Left activist Gökhan Güneş was kidnapped by unknown people almost three days ago while he was on his way to work in Istanbul. The kidnapping was captured by a surveillance camera, but the police is doing nothing.
Almost 72 hours have already passed since left activist Gökhan Güneş was abducted by unknown persons in Istanbul. But the police are inactive, although a surveillance camera has captured the kidnapping of the 23-year-old. “There are reasons for this inactivity,” said the relatives of Güneş, who suspect the security forces have actually more than a hand in the kidnapping. “Gökhan has been the victim of an attempted kidnapping by state forces in the past. We believe that they succeeded this time,” said his sister Gülhayat Toraman. The family turned to the human rights organization IHD on Friday with a request for support.
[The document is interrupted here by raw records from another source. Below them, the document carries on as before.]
File: src/rtl/core/fpfa_pkg.sv
// Shared types and constants for the FIFO page frame allocator.
// Holds the beat structs, the command format between the front and back halves,
// and the configuration register indexes. No dependencies.
package fpfa_pkg;

  // Frame bookkeeping.
  localparam int unsigned NumFrames = 32;
  localparam int unsigned FrameW    = 5;
  localparam int unsigned CountW    = FrameW + 1;

  // Field widths.
  localparam int unsigned SizeW   = 22;
  localparam int unsigned FsW     = 17;
  localparam int unsigned MszW    = 22;
  localparam int unsigned PagesW  = 32;
  localparam int unsigned PctW    = 7;
  localparam int unsigned KindW   = 3;

  // Request rounding divider: quotient bits kept below the overflow limit.
  localparam int unsigned NeedW    = 6;
  localparam int unsigned NeedBitW = $clog2(NeedW);
  localparam int unsigned DivW     = SizeW + 2;

  // Utilization divider.
  localparam int unsigned UsedW    = CountW + FsW;
  localparam int unsigned NumW     = MszW + PctW;
  localparam int unsigned PctBitW  = $clog2(PctW);
  localparam logic [PctW-1:0] PercentFull = 7'd100;

  // Command queue between the two halves.
  localparam int unsigned QueueDepth = 4;
  localparam int unsigned QPtrW      = $clog2(QueueDepth);

  // Configuration port.
  localparam int unsigned CfgIdxW  = 2;
  localparam int unsigned CfgDataW = 22;
  localparam logic [CfgIdxW-1:0] CfgFrameSize   = 2'd0;
  localparam logic [CfgIdxW-1:0] CfgMemorySize  = 2'd1;
  localparam logic [CfgIdxW-1:0] CfgFramesInUse = 2'd2;

  typedef enum logic [KindW-1:0] {
    KIND_ALLOCATED      = 3'd0,
    KIND_EVICTED        = 3'd1,
    KIND_FREED          = 3'd2,
    KIND_FREE_REJECTED  = 3'd3,
    KIND_ALLOC_REFUSED  = 3'd4,
    KIND_EMPTY_REQUEST  = 3'd5
  } kind_e;

  typedef struct packed {
    logic              operation;
    logic [SizeW-1:0]  request_size;
    logic [FrameW-1:0] frame_to_free;
  } in_item_t;

  typedef struct packed {
    kind_e             result_kind;
    logic [FrameW-1:0] frame_index;
    logic              last;
    logic [CountW-1:0] free_frames;
    logic [SizeW-1:0]  used_bytes;
    logic [PctW-1:0]   utilization_percent;
    logic [PagesW-1:0] pages_in;
    logic [PagesW-1:0] pages_out;
  } out_item_t;

  // Effective configuration, zero values already replaced.
  typedef struct packed {
    logic [FsW-1:0]    frame_size;
    logic [MszW-1:0]   memory_size;
    logic [CountW-1:0] frames;
  } cfg_t;

  // Classified request handed from the front to the back.
  typedef struct packed {
    logic              is_free;
    logic [FrameW-1:0] frame;
    logic              empty;
    logic              over;
    logic [NeedW-1:0]  need;
  } cmd_t;

endpackage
What is known about the kidnapping
Gökhan Güneş works as an electrician. On Wednesday at 12.20 pm he boarded the 79 FY bus in the Ikitelli district to go to his workplace in Başakşehir. After getting off at the “Elementary School Şehit Abdülselam Özatak” stop, four to five people surrounded him and dragged him into one of two waiting cars. Then the vehicles sped away. On the images of a surveillance camera, bystanders can also be seen watching the incident.
Gökhan Güneş’s parents have contacted the police and the Istanbul Anti-Terrorism Center several times since Wednesday to report the kidnapping, but without success. They had been turned away and a complaint from lawyers did not help the family. The recordings from the surveillance camera, which the family was able to obtain on their own initiative and has handed over to the police, “ended up in a drawer”. According to Gülhayat Toraman, a police investigation has now even been initiated into the release of the recordings.
Fear of a return to the ‘90s
“When we look at the footage of Gökhan Güneş’s kidnapping, we wonder whether the dark period of the 1990s is back,” said Gülseren Yoleri, the chairwoman of the Istanbul IHD branch, at a press conference joined also by HDP MPs Musa Piroğlu and Ali Kenanoğlu.
After the military coup of September 1980, Turkey became acquainted with the practice of “enforced disappearance”. In the mid-1990s, when the Turkish state’s dirty war against the PKK was at its highest, disappearances reached their peak. It is estimated that over 17,000 people were “disappeared” by “unknown perpetrators” – that is, by parastate and state forces – during this dark times.